- _EXERCISE DETAILS_: Search the entries below for the string "holds" and copy the lines that hold it.

^^^^^^^^^^^^^^^^

## src/hdl/status_pin_params.svh

```systemverilog
`ifndef STATUS_PIN_PARAMS_SVH
`define STATUS_PIN_PARAMS_SVH

// register offsets within the pin block window (no offsets printed; chosen locally)
`define ADDR_W 4
`define OFF_MISC_IO_CFG 4'h0
`define OFF_STATUS_CFG_LO 4'h1
`define OFF_STATUS_CFG_HI 4'h2
`define OFF_STARTUP_STS 4'h3
`define OFF_PIN_READBACK 4'h4

// misc io configuration fields
`define IO_STARTUP_HI 7
`define IO_STARTUP_LO 6
`define IO_PP_HI 5
`define IO_PP_LO 4
`define IO_OD_HI 3
`define IO_OD_LO 2
`define IO_SERIAL_DATA_PULLUP_EN 1
`define IO_SERIAL_CLOCK_PULLUP_EN 0
`define MISC_IO_RESET 8'h2f

// status pin configuration fields
`define ST_OD 12
`define ST_HIZ 11
`define ST_PD 10
`define ST_PU 9
`define ST_POL 8
`define ST_SEL_HI 4
`define ST_SEL_LO 0
`define STATUS_CFG_RESET 16'h0200
`define STATUS_CFG_RW_MASK 16'h1f1f

// startup output gating codes
`define STARTUP_WAIT_LOCK 2'h0
`define STARTUP_NO_WAIT 2'h2

// status source selector codes
`define SEL_PLL_LOCK 5'h00
`define SEL_REF0_LOS 5'h02
`define SEL_XTAL_LOS 5'h04
`define SEL_REF0_ACT 5'h05
`define SEL_REF0_INV 5'h07
`define SEL_DEV_INT 5'h09
`define SEL_DEV_READY 5'h0a
`define SEL_CONST_LOW 5'h1d
`define SEL_CONST_HIGH 5'h1e
`define SEL_RAW 5'h1f

// startup latch layout
`define BOOT_W 6
`define BOOT_STATUS 0
`define BOOT_SDATA 1
`define BOOT_SCLK 2
`define BOOT_ENSEL 3
`define STS_BOND 7

// edges after reset release before the startup latch may sample the pads
`define BOOT_SETTLE 2'h2
// push-pull strength out of reset, matching the misc io default
`define PUSH_PULL_STRENGTH_RESET 2'h2

`endif

```

## src/hdl/status_pin_pkg.sv

```systemverilog
package status_pin_pkg;
    typedef enum logic [1:0] {
        boot_wait,
        boot_capture,
        boot_done
    } boot_state_type;
endpackage

```

## src/hdl/status_pin_io.sv

```systemverilog
`timescale 1ns/1ns
`default_nettype none
`include "status_pin_params.svh"
module status_pin_io
    import status_pin_pkg::*;
#(
    parameter int INT_W = 8
) (
    input wire logic clk_i,
    input wire logic arst_n_i,
    // register port
    input wire logic [`ADDR_W-1:0] reg_addr_i,
    input wire logic reg_wr_i,
    input wire logic [7:0] reg_wdata_i,
    output logic [7:0] reg_rdata_o,
    // internal status sources, same clock
    input wire logic pll_lock_i,
    input wire logic ref0_los_i,
    input wire logic xtal_los_i,
    input wire logic ref0_act_i,
    input wire logic ref0_invalid_i,
    input wire logic [INT_W-1:0] int_status_i,
    input wire logic [INT_W-1:0] int_enable_i,
    input wire logic startup_done_i,
    // pads, asynchronous
    input wire logic status_pin_i,
    input wire logic serial_data_pin_i,
    input wire logic serial_clock_pin_i,
    input wire logic enable_select_pin_i,
    input wire logic die_bond_option_i,
    // status pad drive and other io controls
    output logic status_pin_o,
    output logic status_pin_oe_n_o,
    output logic status_pin_pullup_en_o,
    output logic status_pin_pulldown_en_o,
    output logic [1:0] status_pin_strength_o,
    output logic [1:0] push_pull_strength_o,
    output logic serial_data_pullup_en_o,
    output logic serial_clock_pullup_en_o,
    output logic clock_outputs_en_o
);
    logic [7:0] misc_io_r, misc_io_nxt;
    logic [15:0] status_cfg_r, status_cfg_nxt;
    logic [`BOOT_W-1:0] boot_pins_r, boot_pins_nxt;
    logic [1:0] settle_r, settle_nxt;
    logic bond_r, bond_nxt;
    boot_state_type boot_r, boot_nxt;
    logic pin_o_r, pin_o_nxt;
    logic oe_n_r, oe_n_nxt;
    logic pu_r, pd_r;
    logic [1:0] strength_r, strength_nxt;
    logic [1:0] pp_r;
    logic serial_data_pullup_en_r, serial_clock_pullup_en_r;
    logic clk_en_r, clk_en_nxt;
    logic readback_r, readback_nxt;
    logic [7:0] rdata_r, rdata_nxt;

    logic [3:0] pads_sync;
    logic bond_sync;
    logic src_value, readback_ok, driven, dev_int;
    logic [4:0] sel;

    // pads are asynchronous; two stages before any logic sees them
    sync2 #(.WIDTH(5)) u_pad_sync (
        .clk_i(clk_i),
        .arst_n_i(arst_n_i),
        .d_i({die_bond_option_i, enable_select_pin_i, serial_clock_pin_i,
              serial_data_pin_i, status_pin_i}),
        .q_o({bond_sync, pads_sync})
    );

    assign sel = status_cfg_r[`ST_SEL_HI:`ST_SEL_LO];
    // interrupt sources already run on this clock, so no synchroniser here
    assign dev_int = |(int_status_i & int_enable_i);

    status_source_mux u_mux (
        .sel_i(sel),
        .pll_lock_i(pll_lock_i),
        .ref0_los_i(ref0_los_i),
        .xtal_los_i(xtal_los_i),
        .ref0_act_i(ref0_act_i),
        .ref0_invalid_i(ref0_invalid_i),
        .dev_int_i(dev_int),
        .dev_ready_i(startup_done_i),
        .value_o(src_value),
        .readback_ok_o(readback_ok)
    );

    // register writes
    always_comb
    begin
        misc_io_nxt = misc_io_r;
        status_cfg_nxt = status_cfg_r;
        if (reg_wr_i)
        begin
            case (reg_addr_i)
                `OFF_MISC_IO_CFG: misc_io_nxt = reg_wdata_i;
                // the two halves of the status configuration are written independently
                `OFF_STATUS_CFG_LO:
                begin
                    status_cfg_nxt[7:0] = reg_wdata_i;
                end
                `OFF_STATUS_CFG_HI:
                begin
                    status_cfg_nxt[15:8] = reg_wdata_i;
                end
                default: ;
            endcase
        end
        // reserved bits stay zero
        status_cfg_nxt = status_cfg_nxt & `STATUS_CFG_RW_MASK;
    end

    always_ff @(posedge clk_i or negedge arst_n_i)
    begin
        if (!arst_n_i)
        begin
            misc_io_r <= `MISC_IO_RESET;
            status_cfg_r <= `STATUS_CFG_RESET;
        end
        else
        begin
            misc_io_r <= misc_io_nxt;
            status_cfg_r <= status_cfg_nxt;
        end
    end

    // startup capture: pin levels are taken once the synchronisers are filled
    always_comb
    begin
        boot_nxt = boot_r;
        boot_pins_nxt = boot_pins_r;
        bond_nxt = bond_r;
        settle_nxt = settle_r;
        case (boot_r)
            // the second synchroniser stage holds pad levels only from the second
            // edge on; capturing earlier would latch the reset zeros
            boot_wait:
            begin
                settle_nxt = settle_r + 2'h1;
                if (settle_nxt == `BOOT_SETTLE)
                    boot_nxt = boot_capture;
            end
            boot_capture:
            begin
                boot_pins_nxt = '0;
                boot_pins_nxt[`BOOT_STATUS] = pads_sync[0];
                boot_pins_nxt[`BOOT_SDATA] = pads_sync[1];
                boot_pins_nxt[`BOOT_SCLK] = pads_sync[2];
                boot_pins_nxt[`BOOT_ENSEL] = pads_sync[3];
                boot_nxt = boot_done;
            end
            // the pin latch then holds until the next reset; the bond bit keeps following its synchronised pad
            boot_done: boot_nxt = boot_done;
            default: boot_nxt = boot_wait;
        endcase
        bond_nxt = bond_sync;
    end

    always_ff @(posedge clk_i or negedge arst_n_i)
    begin
        if (!arst_n_i)
        begin
            boot_r <= boot_wait;
            boot_pins_r <= '0;
            bond_r <= 1'b0;
            settle_r <= 2'h0;
        end
        else
        begin
            boot_r <= boot_nxt;
            boot_pins_r <= boot_pins_nxt;
            bond_r <= bond_nxt;
            settle_r <= settle_nxt;
        end
    end

    // status pad drive
    always_comb
    begin
        logic pol;
        pol = status_cfg_r[`ST_POL];
        if (sel == `SEL_RAW)
        begin
            driven = src_value;
        end
        else
        begin
            driven = src_value ^ pol;
        end
        pin_o_nxt = driven;
        oe_n_nxt = 1'b0;
        strength_nxt = misc_io_r[`IO_PP_HI:`IO_PP_LO];
        if (status_cfg_r[`ST_OD])
        begin
            // driven folds polarity for every selector but raw: 0 pulls low, 1 releases
            pin_o_nxt = 1'b0;
            oe_n_nxt = driven;
            strength_nxt = misc_io_r[`IO_OD_HI:`IO_OD_LO];
        end
        if (status_cfg_r[`ST_HIZ])
        begin
            pin_o_nxt = 1'b0;
            oe_n_nxt = 1'b1;
        end
        // readback reports the intended level for selectors up to SEL_XTAL_LOS, zero otherwise, so a pull-up cannot mask it
        readback_nxt = readback_ok ? driven : 1'b0;
        // under code 0 gating is released only by lock; code 2 ignores lock
        case (misc_io_r[`IO_STARTUP_HI:`IO_STARTUP_LO])
            `STARTUP_WAIT_LOCK: clk_en_nxt = clk_en_r | pll_lock_i;
            `STARTUP_NO_WAIT: clk_en_nxt = 1'b1;
            // reserved codes freeze the enable rather than guess a meaning
            default: clk_en_nxt = clk_en_r;
        endcase
    end

    always_ff @(posedge clk_i or negedge arst_n_i)
    begin
        if (!arst_n_i)
        begin
            pin_o_r <= 1'b0;
            oe_n_r <= 1'b1;
            pu_r <= 1'b1;
            pd_r <= 1'b0;
            strength_r <= `PUSH_PULL_STRENGTH_RESET;
            pp_r <= `PUSH_PULL_STRENGTH_RESET;
            serial_data_pullup_en_r <= 1'b1;
            serial_clock_pullup_en_r <= 1'b1;
            clk_en_r <= 1'b0;
            readback_r <= 1'b0;
        end
        else
        begin
            pin_o_r <= pin_o_nxt;
            oe_n_r <= oe_n_nxt;
            pu_r <= status_cfg_r[`ST_PU];
            // pull-down with open-drain is left to software to avoid
            pd_r <= status_cfg_r[`ST_PD];
            strength_r <= strength_nxt;
            pp_r <= misc_io_r[`IO_PP_HI:`IO_PP_LO];
            serial_data_pullup_en_r <= misc_io_r[`IO_SERIAL_DATA_PULLUP_EN];
            serial_clock_pullup_en_r <= misc_io_r[`IO_SERIAL_CLOCK_PULLUP_EN];
            clk_en_r <= clk_en_nxt;
            readback_r <= readback_nxt;
        end
    end

    // registered read data; unmapped offsets read zero
    always_comb
    begin
        case (reg_addr_i)
            `OFF_MISC_IO_CFG: rdata_nxt = misc_io_r;
            `OFF_STATUS_CFG_LO: rdata_nxt = status_cfg_r[7:0];
            `OFF_STATUS_CFG_HI: rdata_nxt = status_cfg_r[15:8];
            `OFF_STARTUP_STS: rdata_nxt = {bond_r, 1'b0, boot_pins_r};
            `OFF_PIN_READBACK: rdata_nxt = {6'h00, readback_r, 1'b0};
            default: rdata_nxt = 8'h00;
        endcase
    end

    always_ff @(posedge clk_i or negedge arst_n_i)
    begin
        if (!arst_n_i)
        begin
            rdata_r <= 8'h00;
        end
        else
        begin
            rdata_r <= rdata_nxt;
        end
    end

    // every output is a flop so pad timing does not depend on the muxes
    assign reg_rdata_o = rdata_r;
    assign status_pin_o = pin_o_r;
    assign status_pin_oe_n_o = oe_n_r;
    assign status_pin_pullup_en_o = pu_r;
    assign status_pin_pulldown_en_o = pd_r;
    assign status_pin_strength_o = strength_r;
    assign push_pull_strength_o = pp_r;
    assign serial_data_pullup_en_o = serial_data_pullup_en_r;
    assign serial_clock_pullup_en_o = serial_clock_pullup_en_r;
    assign clock_outputs_en_o = clk_en_r;
endmodule
`default_nettype wire

```

## src/hdl/status_source_mux.sv

```systemverilog
`timescale 1ns/1ns
`default_nettype none
`include "status_pin_params.svh"
module status_source_mux (
    input wire logic [4:0] sel_i,
    input wire logic pll_lock_i,
    input wire logic ref0_los_i,
    input wire logic xtal_los_i,
    input wire logic ref0_act_i,
    input wire logic ref0_invalid_i,
    input wire logic dev_int_i,
    input wire logic dev_ready_i,
    output logic value_o,
    output logic readback_ok_o
);
    always_comb
    begin
        value_o = 1'b0;
        case (sel_i)
            `SEL_PLL_LOCK: value_o = pll_lock_i;
            `SEL_REF0_LOS: value_o = ref0_los_i;
            `SEL_XTAL_LOS: value_o = xtal_los_i;
            `SEL_REF0_ACT: value_o = ref0_act_i;
            `SEL_REF0_INV: value_o = ref0_invalid_i;
            `SEL_DEV_INT: value_o = dev_int_i;
            `SEL_DEV_READY: value_o = dev_ready_i;
            `SEL_CONST_LOW: value_o = 1'b0;
            `SEL_CONST_HIGH: value_o = 1'b1;
            // reserved codes drive low
            default: value_o = 1'b0;
        endcase
    end
    assign readback_ok_o = (sel_i <= `SEL_XTAL_LOS);
endmodule
`default_nettype wire

```

## src/hdl/sync2.sv

```systemverilog
`timescale 1ns/1ns
`default_nettype none
module sync2 #(
    parameter int WIDTH = 1
) (
    input wire logic clk_i,
    input wire logic arst_n_i,
    input wire logic [WIDTH-1:0] d_i,
    output logic [WIDTH-1:0] q_o
);
    logic [WIDTH-1:0] meta_r;
    logic [WIDTH-1:0] q_r;
    always_ff @(posedge clk_i or negedge arst_n_i)
    begin
        if (!arst_n_i)
        begin
            meta_r <= '0;
            q_r <= '0;
        end
        else
        begin
            meta_r <= d_i;
            q_r <= meta_r;
        end
    end
    assign q_o = q_r;
endmodule
`default_nettype wire
```

## config.mk

```make
export PLATFORM = sky130hd
export DESIGN_NAME = status_pin_io
export DESIGN_NICKNAME = d
export VERILOG_FILES = /design/src/hdl/status_pin_pkg.sv /design/src/hdl/status_pin_io.sv /design/src/hdl/status_source_mux.sv /design/src/hdl/sync2.sv
export VERILOG_INCLUDE_DIRS = /design/src /design/src/hdl
export SDC_FILE = /design/constraint.sdc
export NUM_CORES = 1
export LEC_CHECK = 0
export ABC_AREA = 1
export BUFFER_PORTS_ARGS = -buffer_cell sky130_fd_sc_hd__buf_4
export CORE_MARGIN = 5
export CORE_UTILIZATION = 50
export CTS_BUF_LIST = sky130_fd_sc_hd__clkbuf_8
export DETAILED_ROUTE_END_ITERATION = 6
export GPL_TIMING_DRIVEN = 0
export PLACE_DENSITY = 0.76
export SETUP_SLACK_MARGIN = 0.15
export SYNTH_ARGS = -nofsm -noshare
export SYNTH_HDL_FRONTEND = slang
export SYNTH_SLANG_ARGS = --single-unit
```

## constraint.sdc

```tcl
create_clock -name clk_i -period 2.1 [get_ports clk_i]
set_input_delay 0.105 -clock clk_i [delete_from_list [all_inputs] [get_ports clk_i]]
set_output_delay 0.105 -clock clk_i [all_outputs]
set_load 0.01 [all_outputs]
```

Yosys cells after proc, flatten, opt, wreduce, memory -nomap -nowiden
Cells that the tools add are included.
- bits in registers: 57
- bits in latches: 0
- memory bits (writable): 0
- ROM bits: 0
- output and inout bits: 19
- logic and storage cells: 64
- memories: 0
- add/sub/neg operators: 1
- multipliers: 0
- div/mod/pow operators: 0
- $lt $le $gt $ge: 1
- equal/unequal tests: 17
- shifts and indexed selects: 0
- muxes and demuxes: 12
- bitwise gates (word level): 3
- reduce and logical (&&, ||, !) cells: 10
- operators with widths (operator ; number):
    one-hot mux 8 bit (5 select lines) ; 1
    equality test 5 x 3 -> 1 bit (second input constant) ; 3
    equality test 5 x 4 -> 1 bit (second input constant) ; 2
    equality test 5 bit (second input constant) ; 2
    AND 8 bit ; 1
    equality test 4 x 2 -> 1 bit (second input constant) ; 2
    one-hot mux 1 bit (8 select lines) ; 1
    OR reduction 8 bit ; 1
    equality test 2 bit (second input constant) ; 3
    2-to-1 mux 1 bit ; 6
    AND reduction 2 bit ; 3
    equality test 5 x 2 -> 1 bit (second input constant) ; 1
    less-or-equal comparator 5 x 3 -> 1 bit (second input constant) ; 1
    zero test 5 bit ; 1
    equality test 4 x 1 -> 1 bit (second input constant) ; 1
    equality test 4 x 3 -> 1 bit (second input constant) ; 1
    zero test 2 bit ; 2
    zero test 4 bit ; 1
    2-to-1 mux 2 bit ; 2
    one-hot mux 2 bit (2 select lines) ; 1
    adder 2 x 1 -> 2 bit (second input constant) ; 1
    equality test 2 x 1 -> 1 bit (second input constant) ; 1
    inequality test 2 bit (second input constant) ; 1
    one-hot mux 1 bit (2 select lines) ; 1
    4 further kinds ; 4

Longest topological paths before layout
- depth in word-level cells: 7
- mapped depth: 11

Modules after synthesis
From an unflattened synthesis, not the netlist that was laid out.
- cells, all modules: 257
- area total of the unflattened synthesis: 2506.2 um^2
- modules (own cells, without submodules) (module ; times used ; cells an instance ; area each (um^2)):
    status_pin_io ; 1 ; 215 ; 2117.0
    sync2 ; 1 ; 10 ; 250.2
    status_source_mux ; 1 ; 32 ; 138.9

Least setup slack after synthesis
Ideal clock, no wire load.
- path kind: register to register
- from: register status_cfg_r[1]
- to: register readback_r
- setup time: 122 ps
- data arrival time: 1087 ps
- setup slack: 891 ps
- stages on the path, launching flop included: 11
- path buffers: 1
- period minus slack after synthesis: 1209 ps
- path through: dfrtp_1 > buf_4 > nand2_2 > or2_0 > nand3_1 > nor2_1 > nand2_2 > nand3_2 > nand2_2 > inv_2 > nor2_2
- cells in the longest elaborated chain, start to end: 5
- elaborated cells between the ends (all ways): 14
- classes of those cells: order compare (1); eq/ne (8); mux (3); bitwise (1); reduce/logical (1)
- RTL lines (item ; line ; RTL):
    from (decl) ; status_pin_io.sv:43 ; logic [15:0] status_cfg_r, status_cfg_nxt;
    from (signal assigned) ; status_pin_io.sv:119 ; status_cfg_r <= `STATUS_CFG_RESET;
    from (signal assigned) ; status_pin_io.sv:124 ; status_cfg_r <= status_cfg_nxt;
    equality test 5 bit (tied with other cells) ; status_source_mux.sv:19 ; case (sel_i)
    one-hot mux 1 bit (8 select lines) ; status_source_mux.sv:19 ;
    bitwise XOR 1 bit ; status_pin_io.sv:189 ; driven = src_value ^ pol;
    2-to-1 mux 1 bit ; status_pin_io.sv:183 ; if (sel == `SEL_RAW)
    2-to-1 mux 1 bit (*) ; status_pin_io.sv:207 ; readback_nxt = readback_ok ? driven : 1'b0;
    via readback_nxt ; status_pin_io.sv:55 ; logic readback_r, readback_nxt;
    to (signal assigned) ; status_pin_io.sv:244 ; readback_r <= readback_nxt;
    to (decl) ; status_pin_io.sv:55 ;
The timed path passes the listed nets; every way through them passes the cells marked *.
A chain may end at the register's enable or synchronous reset.

Worst setup path after layout
- from: register status_cfg_r[4]
- to: register readback_r
Same word-level chain as after synthesis.

==> metrics.md <==
| Metric | Value |
|---|---|
| Status | `complete, no violations` |
| Core box area | `4720 sq um` |
| Unrepaired setup endpoints after global routing | `false` |
| Syn avg cell area | `9.34 sq um` |
| Diodes inserted | `0` |
| Drt drc | `0` |
| Via-to-Cell Ratio | `4.91` |
| Max-cap viol count | `0` |
| Clock Latency Late Sink | `330 ps` |
| Worst-Margin Slew | `669 ps` |
| Row Count | `25` |
| Top area cells in the synthesized netlist | `dfrtp_1, dfstp_2, nand2_1` |
| Worst hold path class | `primary input to flop` |
| CP endpoint kind | `flop` |
| Fillers | `370` |
| Final Cycle Share | `67.9%` |
| Root Driver | `clkbuf_8` |
| Min Hold Slack | `28.7 ps` |
| Fin crit period | `1430 ps` |
| Clock sink count | `57` |
| Pwr/cell area | `909 nW/um^2` |
| Yosys warning count | `0` |
| Via count | `2004` |
| Register area share after synthesis | `59.6%` |
| Starting DRT DRC Count | `104` |
| Synth Register Bits | `57` |
| Post-cts resize count | `0` |
| Total negative slack | `0 ps` |
| PnR worst setup slack | `673 ps` |
| Endpoints failing setup | `0` |
| WL per Instance | `12.9 microns` |
| Num CTS Buffers | `9` |
| Crit start category | `flop` |
| Clock skew | `7.42 ps` |
| Routed wire length | `5.24 mm` |
| Clk slew on worst S/H paths | `60 ps` |
| Cell area after synthesis | `2420 sq um` |
| CP Class | `flop to flop` |
| First-pass DRT Iterations | `5` |
| Fmax | `701 MHz` |
| Required time worst endpoint | `2360 ps` |
| Worst-case clock buffer depth | `2` |
| Layout cell share with drive strength beyond 1 | `33.4%` |
| Post-DP Area | `2950 sq um` |
| Rel. slew slack | `55.4%` |
| CTS H-tree lvls | `3` |
| Hpwl dp | `3.82 mm` |
| Critical Path Fanout Max | `7` |
| Port bufs | `60` |
| Remaining antenna violation count | `0` |
| Nets@finish | `383` |
| Max rail drop VDD | `0.000644 V` |
| Initial Utilization | `51.2%` |
| Die height | `79.6 microns` |
| Post-Layout Inst Area | `3220 sq um` |
| Largest net degree at the start of global routing | `58` |
| Grt total ovfl | `0` |
| Synth unique cells | `27` |
| Vias in the first global route | `1935` |
| Post-synthesis instance total | `259` |
| Area grow syn2layout | `33.1%` |
| Die area | `6330 sq um` |
| GR Util All Layers | `18.7%` |
| DP Cell Count | `386` |
| IO Count | `61` |
| Final hold vios | `0` |
| Synthesized net count | `305` |
| Initial antenna violation count | `0` |
| Area leader, netlist | `dfrtp_1` |
| Final Wtd Congestion | `0.818` |
| Worst EP arrival | `1690 ps` |
| Final number of max-transition violations | `0` |
| Dpl ws | `700 ps` |
| Die Span X | `79.6 microns` |
| Final Non-Filler Cells | `408` |
| CTS tree | `yes` |
| Pleak | `1.64 nW` |
| First-pass GRT wire length | `8.70 mm` |
| Synth top area share | `46.6%` |
## critical path: stages, from the launching register on
cell     delay (ps)
dfrtp_1         480
nor2_2          280
nand4_1         120
nand2_1          80
nor2_1           40
nand3_1          80
nand2_1          60
nand2_2          70
inv_2            50
nor2_2           80
## routing by layer
metal | vias to the layer above | part of all wire [%] | GRT usage (%)
li1 | 988 | - | -
met1 | 930 | 40 | 21.8
met2 | 75 | 51 | 30.1
met3 | 11 | 7.6 | 8.58
met4 | 0 | 1.8 | 7.22
met5 | - | 0 | 0
## logic make-up (layout without fill, tap and decap cells)
kind of cell | after synthesis | in the layout | share of synthesized area (%)
multiplexers | 1 | 1 | 0.466
flip-flops | 57 | 57 | 59.6
XOR/XNOR | 1 | 1 | 0.362
buffers and inverters | 39 | 121 | 6.62
AND/OR/NAND/NOR | 115 | 115 | 21.5
adder cells (fa/ha/maj) | 4 | 4 | 2.07
AO/OA/AOI/OAI | 42 | 42 | 9.42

^^^^^^^^^^^^^^^^

- _SOLUTION TO THIS TASK_:
            // the second synchroniser stage holds pad levels only from the second
            // the pin latch then holds until the next reset; the bond bit keeps following its synchronised pad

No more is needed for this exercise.